En efecto, Gregorio atribuye la victoria de Escolástica al hecho de que ella ha “amado más”. Su oración fue escuchada porque su amor más grande triunfó sobre la voluntad de Benito frente al Dios-Caridad(5). Ella opuso, al amor por la Regla, el amor de persona a persona; y este último, a juicio de Dios, superó a aquél. Porque Dios, que es la Ley eterna, es también Trinidad de Personas y Ágape.
 
“Era muy justo que tuviese más poder quien más amaba”. La fórmula es hermosa, sobre todo en latín. Pero ¿no nos recuerda una célebre frase del Evangelio? Al final del episodio del fariseo y la pecadora(6), Lucas indica la palabra de Jesús: “Quedan perdonados sus muchos pecados, porque muestra mucho amor”. Y más arriba, al comparar Cristo a los dos deudores, pregunta: “¿Quién de ellos le amará más?” La frase de Gregorio se inspira visiblemente en ese precedente. Así como en el Evangelio de Lucas el amor y el perdón de los pecados se condicionan mutuamente, en el relato de Gregorio el amor y el poder sobre el corazón de Dios van parejos. Uno es la medida del otro.
 
El fariseo y la pecadora, Benito y Escolástica... ¡Que el santo nos perdone esta comparación! Por más desagradable que parezca, se impone. Gregorio nos invita a realizarla, por su explicación final. La escena evangélica, evocada por esta conclusión, aparece como telón de fondo de la de los Diálogos. En ella, también un hombre y una mujer se encuentran en presencia del Señor y éste resuelve el litigio que los opone en favor de la mujer. Las lágrimas de Escolástica orando nos hacen pensar en las que derrama la pecadora a los pies del Maestro. Y la regularidad alarmada de Benito ¿no tiene acaso un aire de parentesco con las reflexiones escandalizadas del fariseo, aquel justo según la Ley?
 
Para no quedarnos en este paralelo desagradable, observemos que nuestro santo se identifica también con Cristo, en el hecho de que es objeto del amor de su hermana. Así como la pecadora ama a Jesús, también Escolástica ama a Benito. Es Benito quien representa el papel del Maestro amado, cuya palabra es larga y ávidamente escuchada(7), en esta conversación espiritual de la cual la hermana se muestra insaciable.
 
Así, a la luz del precedente evangélico, el personaje de nuestro héroe se duplica. Benito es al mismo tiempo la réplica del Señor apasionadamente amado por un alma santa, y la del justo, observante de la Ley, ubicado en una posición de inferioridad a causa de ese mismo amor. Pero estas sombras del Evangelio no deben distraer nuestra atención de la relación que une formalmente el final del episodio con el comienzo: si Benito, como Pablo, fue impotente, es porque Escolástica, como la pecadora, amó más.
 
Notas:
 
(*) Traducción castellana publicada por Ediciones ECUAM, Florida (Pcia. de Buenos Aires), 2009.

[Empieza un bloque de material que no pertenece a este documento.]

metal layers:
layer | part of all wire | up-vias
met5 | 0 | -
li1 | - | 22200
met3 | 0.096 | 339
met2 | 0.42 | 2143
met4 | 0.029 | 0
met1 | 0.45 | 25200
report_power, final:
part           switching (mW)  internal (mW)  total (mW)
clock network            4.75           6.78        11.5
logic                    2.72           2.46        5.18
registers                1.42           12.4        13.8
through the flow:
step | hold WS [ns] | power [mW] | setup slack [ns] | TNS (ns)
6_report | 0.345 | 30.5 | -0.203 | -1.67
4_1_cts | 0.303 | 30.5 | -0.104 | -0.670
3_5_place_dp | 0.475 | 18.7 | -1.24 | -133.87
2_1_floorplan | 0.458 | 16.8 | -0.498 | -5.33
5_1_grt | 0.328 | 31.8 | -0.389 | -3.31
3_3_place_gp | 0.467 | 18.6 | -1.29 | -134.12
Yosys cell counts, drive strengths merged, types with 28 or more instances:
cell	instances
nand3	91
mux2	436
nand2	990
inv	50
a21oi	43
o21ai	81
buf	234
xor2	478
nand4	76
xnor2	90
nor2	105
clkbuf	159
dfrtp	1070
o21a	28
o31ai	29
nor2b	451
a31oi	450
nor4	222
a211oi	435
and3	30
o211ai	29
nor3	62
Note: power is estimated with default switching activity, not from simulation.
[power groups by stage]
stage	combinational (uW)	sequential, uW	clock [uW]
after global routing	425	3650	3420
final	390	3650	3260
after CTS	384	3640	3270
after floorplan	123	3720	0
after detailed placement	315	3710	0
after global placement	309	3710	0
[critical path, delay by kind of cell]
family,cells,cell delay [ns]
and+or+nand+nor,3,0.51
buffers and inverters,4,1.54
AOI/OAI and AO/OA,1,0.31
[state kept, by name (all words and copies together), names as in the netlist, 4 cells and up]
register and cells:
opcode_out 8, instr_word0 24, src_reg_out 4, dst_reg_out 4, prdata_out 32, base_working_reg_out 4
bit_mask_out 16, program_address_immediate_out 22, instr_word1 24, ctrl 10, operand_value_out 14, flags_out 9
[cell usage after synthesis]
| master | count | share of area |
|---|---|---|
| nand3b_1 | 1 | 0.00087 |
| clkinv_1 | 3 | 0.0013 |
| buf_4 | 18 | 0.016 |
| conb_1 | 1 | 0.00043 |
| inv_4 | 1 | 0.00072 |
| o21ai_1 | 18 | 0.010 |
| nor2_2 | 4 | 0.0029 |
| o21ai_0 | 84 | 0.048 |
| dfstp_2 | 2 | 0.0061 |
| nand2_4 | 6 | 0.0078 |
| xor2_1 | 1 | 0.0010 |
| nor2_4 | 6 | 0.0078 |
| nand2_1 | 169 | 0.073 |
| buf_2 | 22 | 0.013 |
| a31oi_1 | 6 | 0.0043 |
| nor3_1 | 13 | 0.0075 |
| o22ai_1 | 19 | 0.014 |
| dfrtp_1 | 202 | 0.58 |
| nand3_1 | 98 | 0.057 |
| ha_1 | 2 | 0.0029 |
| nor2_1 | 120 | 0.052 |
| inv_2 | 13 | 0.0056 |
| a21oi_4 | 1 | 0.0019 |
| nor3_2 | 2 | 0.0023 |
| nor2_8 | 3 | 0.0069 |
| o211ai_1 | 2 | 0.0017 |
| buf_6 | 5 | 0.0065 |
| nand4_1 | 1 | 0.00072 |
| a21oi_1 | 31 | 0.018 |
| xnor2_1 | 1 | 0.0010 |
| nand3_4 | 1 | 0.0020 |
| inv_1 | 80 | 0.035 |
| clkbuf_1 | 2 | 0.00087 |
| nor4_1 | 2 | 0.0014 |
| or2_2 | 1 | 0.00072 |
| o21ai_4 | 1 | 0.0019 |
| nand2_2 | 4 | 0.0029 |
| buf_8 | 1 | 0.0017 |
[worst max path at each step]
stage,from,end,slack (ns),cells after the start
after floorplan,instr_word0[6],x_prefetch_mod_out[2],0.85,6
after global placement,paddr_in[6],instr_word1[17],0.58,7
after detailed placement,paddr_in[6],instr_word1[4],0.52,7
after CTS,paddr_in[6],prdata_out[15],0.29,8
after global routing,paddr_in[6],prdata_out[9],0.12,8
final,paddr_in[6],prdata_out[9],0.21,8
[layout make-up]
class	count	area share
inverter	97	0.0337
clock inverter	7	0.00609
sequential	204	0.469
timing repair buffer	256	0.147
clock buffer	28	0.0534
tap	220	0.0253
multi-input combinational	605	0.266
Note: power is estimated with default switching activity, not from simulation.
### src/design/slot_cost.sv
// Purpose: Per-slot decode of resource use and single-slot legality.
// Assumes: Word layout from line_check_pkg.
// Notes:   Pure combinational; one instance per slot position.
`timescale 1ns/1ns
module slot_cost
  import line_check_pkg::*;
(
  // Slot input
  input  wire logic [31:0]     word,
  input  wire logic [1:0]      slot_idx,
  // Decode results
  output logic [2*NRES-1:0]    cost,
  output logic [3:0]           rd_grp,
  output logic [3:0]           wr_grp,
  output logic                 slot_bad
);

  wire logic [3:0] cls  = word[CLS_LSB +: 4];
  wire logic [2:0] src  = word[SRC_LSB +: 3];
  wire logic [2:0] dst  = word[DST_LSB +: 3];
  wire logic [4:0] ptr  = word[PTR_LSB +: 5];
  wire logic [7:0] modv = word[MOD_LSB +: 8];

  wire logic is_ldj  = (cls == CLS_LDJ);
  wire logic is_ldk  = (cls == CLS_LDK);
  wire logic is_stj  = (cls == CLS_STJ);
  wire logic is_stk  = (cls == CLS_STK);
  wire logic is_mem  = is_ldj | is_ldk | is_stj | is_stk;
  wire logic use_src = (cls == CLS_XFER) | is_stj | is_stk;
  wire logic use_dst = (cls == CLS_XFER) | (cls == CLS_IMML) | is_ldj | is_ldk;
  wire logic is_cond = (cls == CLS_COND) | (cls == CLS_CONDSEQ);

  // Group bitmask: bit0 X, bit1 Y, bit2 J, bit3 K
  function automatic logic [3:0] grp_mask(input logic [2:0] g);
    grp_mask = {g == GRP_K, g == GRP_J, (g == GRP_Y) | (g == GRP_XY),
                (g == GRP_X) | (g == GRP_XY)};
  endfunction : grp_mask

  // Base plus source plus destination cost of one slot
  always_comb begin
    logic [1:0] c [NRES];
    for (int r = 0; r < NRES; r++) begin
      c[r] = 2'h0;
    end
    // Base cost by move or arithmetic type
    if ((cls == CLS_JALU) | is_ldj | is_stj) begin
      c[R_AUNIT] = 2'h1;
      c[R_JU]    = 2'h1;
    end
    if ((cls == CLS_KALU) | is_ldk | is_stk) begin
      c[R_AUNIT] = 2'h1;
      c[R_KU]    = 2'h1;
    end
    if ((cls == CLS_XFER) | (cls == CLS_IMML)) begin
      c[R_AUNIT] = 2'h1;
    end
    if (cls == CLS_COMPX) c[R_XCB] = 2'h1;
    if (cls == CLS_COMPY) c[R_YCB] = 2'h1;
    // Post-modified pointer writes back through its unit port
    if (is_mem && word[PMOD_BIT]) begin
      if (is_ldj | is_stj) c[R_JPT] = 2'h1;
      else                 c[R_KPT] = 2'h1;
    end
    // Source register charged only when source is a register
    if (use_src) begin
      if (src == GRP_J) c[R_JPT] = c[R_JPT] + 2'h1;
      if (src == GRP_K) c[R_KPT] = c[R_KPT] + 2'h1;
      if (src == GRP_X || src == GRP_XY) begin
        c[R_XIO]  = c[R_XIO] + 2'h1;
        c[R_XOUT] = c[R_XOUT] + 2'h1;
      end
      if (src == GRP_Y || src == GRP_XY) begin
        c[R_YIO]  = c[R_YIO] + 2'h1;
        c[R_YOUT] = c[R_YOUT] + 2'h1;
      end
      if (src == GRP_SEQ) c[R_SEQ] = 2'h1;
      if (src == GRP_SOC) c[R_SOC] = 2'h1;
    end
    // Destination register charges
    if (use_dst) begin
      if (dst == GRP_J) c[R_JPT] = c[R_JPT] + 2'h1;
      if (dst == GRP_K) c[R_KPT] = c[R_KPT] + 2'h1;
      if (dst == GRP_X || dst == GRP_XY) begin
        c[R_XIO] = c[R_XIO] + 2'h1;
        c[R_XIN] = c[R_XIN] + 2'h1;
      end
      if (dst == GRP_Y || dst == GRP_XY) begin
        c[R_YIO] = c[R_YIO] + 2'h1;
        c[R_YIN] = c[R_YIN] + 2'h1;
      end
      if (dst == GRP_SEQ) c[R_SEQ] = c[R_SEQ] + 2'h1;
      if (dst == GRP_SOC) c[R_SOC] = c[R_SOC] + 2'h1;
    end
    for (int r = 0; r < NRES; r++) begin
      cost[2*r +: 2] = c[r];
    end
  end

  // Register groups read and written, for the operand hazard
  assign rd_grp = (use_src ? grp_mask(src) : 4'h0) |
                  ((cls == CLS_COMPX) ? 4'h1 : 4'h0) | ((cls == CLS_COMPY) ? 4'h2 : 4'h0);
  assign wr_grp = (use_dst ? grp_mask(dst) : 4'h0) |
                  ((cls == CLS_COMPX) ? 4'h1 : 4'h0) | ((cls == CLS_COMPY) ? 4'h2 : 4'h0);

  // Single-slot legality: placement, quad modifier, circular pointer
  assign slot_bad = ((cls == CLS_IMMEXT) && (slot_idx != 2'h1))
                  | (is_cond && (slot_idx != 2'h0))
                  | (is_mem && word[QUAD_BIT] && word[PMOD_BIT] && |modv[1:0])
                  | (is_mem && word[CIRC_BIT] && |ptr[4:2]);

endmodule : slot_cost
[src/include/tws_pkg.sv]
// Constants, register map and types of the two-wire serial channel
// Overview of operation
// One byte per transfer, one bit per serial clock period, both sides synchronous.
// Shift register presents its next output bit on each serial clock falling edge.
// Output bits go through the output latch onto the selected line, MSB first.
// Level on the selected data line is captured on each serial clock rising edge.
// After eight bits the shifter halts itself and sets the transfer done flag.
// Data line is open-drain, pull low only; system supplies the pull-up.
// Software loads all ones before receiving so the line stays released.
// Software uses line set and clear triggers only while no transfer runs.
// Shift register write starts a transfer only if enabled and clock idle high.
// Enabling the channel after the byte was written starts no transfer.
// While sending, the real line level is shifted back into the register.
// Software flags an error when register content differs before and after.
// Read-only match flag shows slave address register equals shift register.
// Idle internal clock output sits high and follows the clock pin port latch.
// Software sets clock output mode first, then moves the port latch.
// Low nibble of clock select picks main clock over 4 to 512; others prohibited.
// Clock select register resets to 88 hex.
// Software stops transfers before changing the clock select register.
// Software keeps the low four bits of interrupt timing register at zero.
// Line set trigger drives latch high, clear trigger low; both self-clear.
// Software keeps the wake-up select bit at zero in two-wire mode.
// Clock source: upper bit 0 external pin, 10 timer output, 11 divider.
// Match flag reads zero while the channel is disabled.
// Three-bit counter cleared at start ends the byte after eight clock periods.
`default_nettype none
package tws_pkg;
  localparam int ADDR_W = 20;
  localparam int IDX_W = 18;
  localparam logic [IDX_W-1:0] IDX_CLK_SEL = 18'h0FF43;
  localparam logic [IDX_W-1:0] IDX_MODE = 18'h0FF60;
  localparam logic [IDX_W-1:0] IDX_BUS_CTL = 18'h0FF61;
  localparam logic [IDX_W-1:0] IDX_SHIFT = 18'h0FF62;
  localparam logic [IDX_W-1:0] IDX_SLAVE_ADDR = 18'h0FF63;
  localparam logic [IDX_W-1:0] IDX_INT_TIMING = 18'h0FF64;
  localparam logic [IDX_W-1:0] IDX_PORT = 18'h0FF65;
  localparam logic [IDX_W-1:0] IDX_STATUS = 18'h0FF66;
  localparam int MODE_EN_BIT = 7;
  localparam int MODE_MATCH_BIT = 6;
  localparam int MODE_SEL_HI = 4;
  localparam int MODE_SEL_MID = 3;
  localparam int MODE_SEL_LO = 2;
  localparam int MODE_SRC_HI = 1;
  localparam int MODE_SRC_LO = 0;
  localparam int BCTL_SET_BIT = 0;
  localparam int BCTL_CLR_BIT = 1;
  localparam int STAT_DONE_BIT = 0;
  localparam int STAT_BUSY_BIT = 1;
  localparam int PORT_CLK_BIT = 0;
  localparam int CLKSEL_CH0_LSB = 0;
  localparam int CLKSEL_CH0_W = 4;
  localparam logic [7:0] CLK_SEL_RST = 8'h88;
  localparam logic [7:0] MODE_RST = 8'h00;
  localparam logic [7:0] BCTL_RST = 8'h00;
  localparam logic [7:0] INT_TIMING_RST = 8'h00;
  localparam logic [7:0] SLAVE_ADDR_RST = 8'h00;
  localparam logic [7:0] SHIFT_RST = 8'hFF;
  localparam logic PORT_RST = 1'b1;
  localparam logic [3:0] DIV_CODE_MIN = 4'h8;
  localparam logic [3:0] DIV_CODE_OFS = 4'h7;
  localparam int DIV_CNT_W = 9;
  localparam logic [2:0] BIT_CNT_LAST = 3'h7;
  localparam logic [1:0] MODE_TWO_WIRE = 2'h3;
  localparam logic [1:0] SRC_TIMER = 2'h2;
  localparam logic [1:0] SRC_DIVIDER = 2'h3;
  typedef enum logic [1:0] {ST_IDLE, ST_WAIT_FALL, ST_WAIT_RISE} tws_state_t;
endpackage
`default_nettype wire

[src/rtl/tws_top.sv]
// Two-wire synchronous serial channel with AHB-Lite register access
`default_nettype none
module tws_top (
  input wire logic hclk,
  input wire logic hresetn,
  input wire logic hsel,
  input wire logic [tws_pkg::ADDR_W-1:0] haddr,
  input wire logic [1:0] htrans,
  input wire logic hwrite,
  input wire logic [2:0] hsize,
  input wire logic hready,
  input wire logic [31:0] hwdata,
  output logic hreadyout,
  output logic hresp,
  output logic [31:0] hrdata,
  input wire logic timer2_tick,
  input wire logic serial_clock_pin_in,
  output logic serial_clock_pin_out,
  output logic serial_clock_pin_oe,
  input wire logic bus_line_a_in,
  output logic bus_line_a_out,
  output logic bus_line_a_oe,
  input wire logic bus_line_b_in,
  output logic bus_line_b_out,
  output logic bus_line_b_oe
);
  import tws_pkg::*;

  logic wr_en;
  logic [IDX_W-1:0] reg_idx;
  logic [7:0] wr_data, rd_data;
  logic div_tick;

  logic [7:0] clk_sel_q, clk_sel_d;
  logic [7:0] mode_q, mode_d;
  logic [7:0] bctl_q, bctl_d;
  logic [7:0] interrupt_timing_reg_q, interrupt_timing_reg_d;
  logic [7:0] sva_q, sva_d;
  logic [7:0] sr_q, sr_d;
  logic port_q, port_d;
  logic done_q, done_d;
  tws_state_t state_q, state_d;
  logic [2:0] cnt_q, cnt_d;
  logic sck_lvl_q, sck_lvl_d;
  logic out_latch_q, out_latch_d;
  logic sck_prev_q;
  logic sck_oe_q, sck_oe_d;
  logic a_oe_q, a_oe_d;
  logic b_oe_q, b_oe_d;
  logic sck_out_q, a_out_q, b_out_q;

  logic enable, two_wire, use_line_a, internal_clk, half_tick;
  logic line_in, fall_ev, rise_ev, busy, clock_idle, start, match;
  logic [1:0] src;

  tws_ahb u_ahb (
    .hclk(hclk),
    .hresetn(hresetn),
    .hsel(hsel),
    .haddr(haddr),
    .htrans(htrans),
    .hwrite(hwrite),
    .hsize(hsize),
    .hready(hready),
    .hwdata(hwdata),
    .hreadyout(hreadyout),
    .hresp(hresp),
    .hrdata(hrdata),
    .wr_en(wr_en),
    .reg_idx(reg_idx),
    .wr_data(wr_data),
    .rd_data(rd_data)
  );

  tws_clkdiv #(
    .CNT_W(DIV_CNT_W)
  ) u_div (
    .hclk(hclk),
    .hresetn(hresetn),
    .run(busy && src == SRC_DIVIDER),
    .code(clk_sel_q[CLKSEL_CH0_LSB +: CLKSEL_CH0_W]),
    .tick(div_tick)
  );

  assign serial_clock_pin_out = sck_out_q;
  assign serial_clock_pin_oe = sck_oe_q;
  assign bus_line_a_out = a_out_q;
  assign bus_line_a_oe = a_oe_q;
  assign bus_line_b_out = b_out_q;
  assign bus_line_b_oe = b_oe_q;

  // Mode decode and serial clock events
  always_comb begin
    enable = mode_q[MODE_EN_BIT];
    two_wire = mode_q[MODE_SEL_HI:MODE_SEL_MID] == MODE_TWO_WIRE;
    use_line_a = mode_q[MODE_SEL_LO];
    src = mode_q[MODE_SRC_HI:MODE_SRC_LO];
    internal_clk = src[1];
    half_tick = (src == SRC_DIVIDER) ? div_tick : timer2_tick;
    line_in = use_line_a ? bus_line_a_in : bus_line_b_in;
    busy = state_q != ST_IDLE;
    if (internal_clk) begin
      fall_ev = half_tick && sck_lvl_q;
      rise_ev = half_tick && !sck_lvl_q;
      clock_idle = !busy;
    end else begin
      fall_ev = sck_prev_q && !serial_clock_pin_in;
      rise_ev = !sck_prev_q && serial_clock_pin_in;
      clock_idle = !busy && serial_clock_pin_in;
    end
    match = enable && (sva_q == sr_q);
    start = wr_en && reg_idx == IDX_SHIFT && enable && clock_idle;
  end

  // Register read mux
  always_comb begin
    rd_data = 8'h00;
    unique case (reg_idx)
      IDX_CLK_SEL: rd_data = clk_sel_q;
      IDX_MODE: begin
        rd_data = mode_q;
        rd_data[MODE_MATCH_BIT] = match;
      end
      IDX_BUS_CTL: rd_data = bctl_q;
      IDX_SHIFT: rd_data = sr_q;
      IDX_SLAVE_ADDR: rd_data = sva_q;
      IDX_INT_TIMING: rd_data = interrupt_timing_reg_q;
      IDX_PORT: rd_data[PORT_CLK_BIT] = port_q;
      IDX_STATUS: begin
        rd_data[STAT_DONE_BIT] = done_q;
        rd_data[STAT_BUSY_BIT] = busy;
      end
      default: rd_data = 8'h00;
    endcase
  end

  // Configuration register writes
  always_comb begin
    clk_sel_d = clk_sel_q;
    mode_d = mode_q;
    bctl_d = bctl_q;
    interrupt_timing_reg_d = interrupt_timing_reg_q;
    sva_d = sva_q;
    port_d = port_q;
    if (wr_en) begin
      unique case (reg_idx)
        IDX_CLK_SEL: clk_sel_d = wr_data;
        IDX_MODE: begin
          mode_d = wr_data;
          mode_d[MODE_MATCH_BIT] = 1'b0;
        end
        IDX_BUS_CTL: begin
          bctl_d = wr_data;
          bctl_d[BCTL_SET_BIT] = 1'b0;
          bctl_d[BCTL_CLR_BIT] = 1'b0;
        end
        IDX_SLAVE_ADDR: sva_d = wr_data;
        IDX_INT_TIMING: interrupt_timing_reg_d = wr_data;
        IDX_PORT: port_d = wr_data[PORT_CLK_BIT];
        default: begin
        end
      endcase
    end
  end

  // Configuration registers
  always_ff @(posedge hclk or negedge hresetn) begin
    if (!hresetn) begin
      clk_sel_q <= CLK_SEL_RST;
      mode_q <= MODE_RST;
      bctl_q <= BCTL_RST;
      interrupt_timing_reg_q <= INT_TIMING_RST;
      sva_q <= SLAVE_ADDR_RST;
      port_q <= PORT_RST;
    end else begin
      clk_sel_q <= clk_sel_d;
      mode_q <= mode_d;
      bctl_q <= bctl_d;
      interrupt_timing_reg_q <= interrupt_timing_reg_d;
      sva_q <= sva_d;
      port_q <= port_d;
    end
  end

  // Shifter, done flag and output latch next state
  always_comb begin
    sr_d = sr_q;
    done_d = done_q;
    state_d = state_q;
    cnt_d = cnt_q;
    sck_lvl_d = sck_lvl_q;
    out_latch_d = out_latch_q;
    if (wr_en) begin
      unique case (reg_idx)
        IDX_BUS_CTL: begin
          if (enable && wr_data[BCTL_SET_BIT]) begin
            out_latch_d = 1'b1;
          end else if (enable && wr_data[BCTL_CLR_BIT]) begin
            out_latch_d = 1'b0;
          end
        end
        IDX_SHIFT: begin
          if (!busy) begin
            sr_d = wr_data;
          end
        end
        IDX_STATUS: begin
          if (wr_data[STAT_DONE_BIT]) begin
            done_d = 1'b0;
          end
        end
        default: begin
        end
      endcase
    end
    unique case (state_q)
      ST_IDLE: begin
        sck_lvl_d = 1'b1;
        if (start) begin
          cnt_d = 3'h0;
          state_d = ST_WAIT_FALL;
        end
      end
      ST_WAIT_FALL: begin
        if (fall_ev) begin
          sck_lvl_d = 1'b0;
          out_latch_d = sr_q[7];
          state_d = ST_WAIT_RISE;
        end
      end
      ST_WAIT_RISE: begin
        if (rise_ev) begin
          sck_lvl_d = 1'b1;
          sr_d = {sr_q[6:0], line_in};
          cnt_d = cnt_q + 3'h1;
          if (cnt_q == BIT_CNT_LAST) begin
            done_d = 1'b1;
            state_d = ST_IDLE;
          end else begin
            state_d = ST_WAIT_FALL;
          end
        end
      end
    endcase
    if (!mode_d[MODE_EN_BIT]) begin
      state_d = ST_IDLE;
      sck_lvl_d = 1'b1;
    end
  end

  // Shifter state registers
  always_ff @(posedge hclk or negedge hresetn) begin
    if (!hresetn) begin
      sr_q <= SHIFT_RST;
      done_q <= 1'b0;
      state_q <= ST_IDLE;
      cnt_q <= 3'h0;
      sck_lvl_q <= 1'b1;
      out_latch_q <= 1'b1;
    end else begin
      sr_q <= sr_d;
      done_q <= done_d;
      state_q <= state_d;
      cnt_q <= cnt_d;
      sck_lvl_q <= sck_lvl_d;
      out_latch_q <= out_latch_d;
    end
  end

  // Pin drivers, open-drain pull-low only
  always_comb begin
    sck_oe_d = 1'b0;
    a_oe_d = 1'b0;
    b_oe_d = 1'b0;
    if (enable && two_wire) begin
      if (internal_clk) begin
        sck_oe_d = busy ? !sck_lvl_q : !port_q;
      end
      a_oe_d = use_line_a && !out_latch_q;
      b_oe_d = !use_line_a && !out_latch_q;
    end
  end


  // Pin register stage
  always_ff @(posedge hclk or negedge hresetn) begin
    if (!hresetn) begin
      sck_prev_q <= 1'b1;
      sck_oe_q <= 1'b0;
      a_oe_q <= 1'b0;
      b_oe_q <= 1'b0;
      sck_out_q <= 1'b0;
      a_out_q <= 1'b0;
      b_out_q <= 1'b0;
    end else begin
      sck_prev_q <= serial_clock_pin_in;
      sck_oe_q <= sck_oe_d;
      a_oe_q <= a_oe_d;
      b_oe_q <= b_oe_d;
      sck_out_q <= 1'b0;
      a_out_q <= 1'b0;
      b_out_q <= 1'b0;
    end
  end
endmodule
`default_nettype wire

[src/rtl/tws_clkdiv.sv]
// Serial clock divider producing half-period enable pulses
`default_nettype none
module tws_clkdiv #(
  parameter int CNT_W = tws_pkg::DIV_CNT_W
) (
  input wire logic hclk,
  input wire logic hresetn,
  input wire logic run,
  input wire logic [3:0] code,
  output logic tick
);
  import tws_pkg::*;
  logic [CNT_W-1:0] cnt_q, cnt_d, half_m1;
  logic tick_q, tick_d;
  logic [3:0] sh;
  logic legal;
  assign tick = tick_q;
  always_comb begin
    legal = code >= DIV_CODE_MIN;
    sh = code - DIV_CODE_OFS;
    half_m1 = (CNT_W'(1) << sh) - CNT_W'(1);
    cnt_d = cnt_q + CNT_W'(1);
    tick_d = 1'b0;
    if (!run || !legal) begin
      cnt_d = '0;
    end else if (cnt_q >= half_m1) begin
      cnt_d = '0;
      tick_d = 1'b1;
    end
  end
  always_ff @(posedge hclk or negedge hresetn) begin
    if (!hresetn) begin
      cnt_q <= '0;
      tick_q <= 1'b0;
    end else begin
      cnt_q <= cnt_d;
      tick_q <= tick_d;
    end
  end
endmodule
`default_nettype wire

[src/rtl/tws_ahb.sv]
// AHB-Lite slave front end for the serial channel registers
`default_nettype none
module tws_ahb (
  input wire logic hclk,
  input wire logic hresetn,
  input wire logic hsel,
  input wire logic [tws_pkg::ADDR_W-1:0] haddr,
  input wire logic [1:0] htrans,
  input wire logic hwrite,
  input wire logic [2:0] hsize,
  input wire logic hready,
  input wire logic [31:0] hwdata,
  output logic hreadyout,
  output logic hresp,
  output logic [31:0] hrdata,
  output logic wr_en,
  output logic [tws_pkg::IDX_W-1:0] reg_idx,
  output logic [7:0] wr_data,
  input wire logic [7:0] rd_data
);
  import tws_pkg::*;
  logic wr_q, wr_d, rd_q, rd_d, rdy_q, rdy_d;
  logic [IDX_W-1:0] idx_q, idx_d;
  logic [31:0] rdata_q, rdata_d;
  logic take;
  assign hreadyout = rdy_q;
  assign hresp = 1'b0;
  assign hrdata = rdata_q;
  assign wr_en = wr_q;
  assign reg_idx = idx_q;
  assign wr_data = hwdata[7:0];
  always_comb begin
    take = hsel && hready && htrans[1] && (hsize == 3'h2 || hsize != 3'h2);
    wr_d = 1'b0;
    rd_d = 1'b0;
    rdy_d = 1'b1;
    idx_d = idx_q;
    rdata_d = rdata_q;
    if (rd_q) begin
      rdata_d = {24'h000000, rd_data};
    end
    if (take) begin
      idx_d = haddr[ADDR_W-1:2];
      wr_d = hwrite;
      rd_d = !hwrite;
      rdy_d = hwrite;
    end
  end
  always_ff @(posedge hclk or negedge hresetn) begin
    if (!hresetn) begin
      wr_q <= 1'b0;
      rd_q <= 1'b0;
      rdy_q <= 1'b1;
      idx_q <= '0;
      rdata_q <= 32'h00000000;
    end else begin
      wr_q <= wr_d;
      rd_q <= rd_d;
      rdy_q <= rdy_d;
      idx_q <= idx_d;
      rdata_q <= rdata_d;
    end
  end
endmodule
`default_nettype wire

(**) Tomado de: Cuadernos Monásticos 59 (1981), pp. 397-401. Original en francés, publicado en: Ecoute, ns. 265 y 266. Tradujo: Madre Isabel Guiroy, osb. Monasterio Nuestra Señora del Paraná, Entre Ríos, Argentina.
(1) Esta enfermedad se declaró por lo menos cinco días después de la conversación y duró nueve días. Este intervalo de dos semanas entre la última conversación y la muerte es bastante más largo que los tres días de los que habla Gregorio.
(2) Confesiones 9,28: “La estrecha unión en que habían vivido le hacía desear -¡tan mal se abre el alma humana a las cosas divinas!- agregar algo más a esa felicidad pasada y hacer que la gente dijera que después de haber cruzado los mares, le había sido concedido unir su polvo con el de su marido, bajo una misma tierra”.
(3) Reminiscencia de 2 S 1,23 (Saúl y Jonatán).
(4) Dial. IV,57,8-16.
(5) 1 Jn 4,8 y 16.
(6) Lc 7,36-47. Como se desprende de la Homilía sobre el Evangelio 36 y de otras partes, Gregorio asimila la pecadora anónima de Lucas a María de Betania, que unge al Señor antes de su Pasión, y a María, hermana de Marta, de quien habla el Evangelio de Lucas en otro lugar (Lc10,38-42). Sobre este punto y sobre todo lo que sigue, ver nuestro artículo “La rencontre de Benoît et de Scholastique. Essai d’interprétation”, en Revue d’histoire de la spiritualité 48 (1972), pp. 257-273.
(7) Este detalle falta en Lc 7,36-47, pero lo encontramos en Lc 10,38-42. Ver la nota anterior.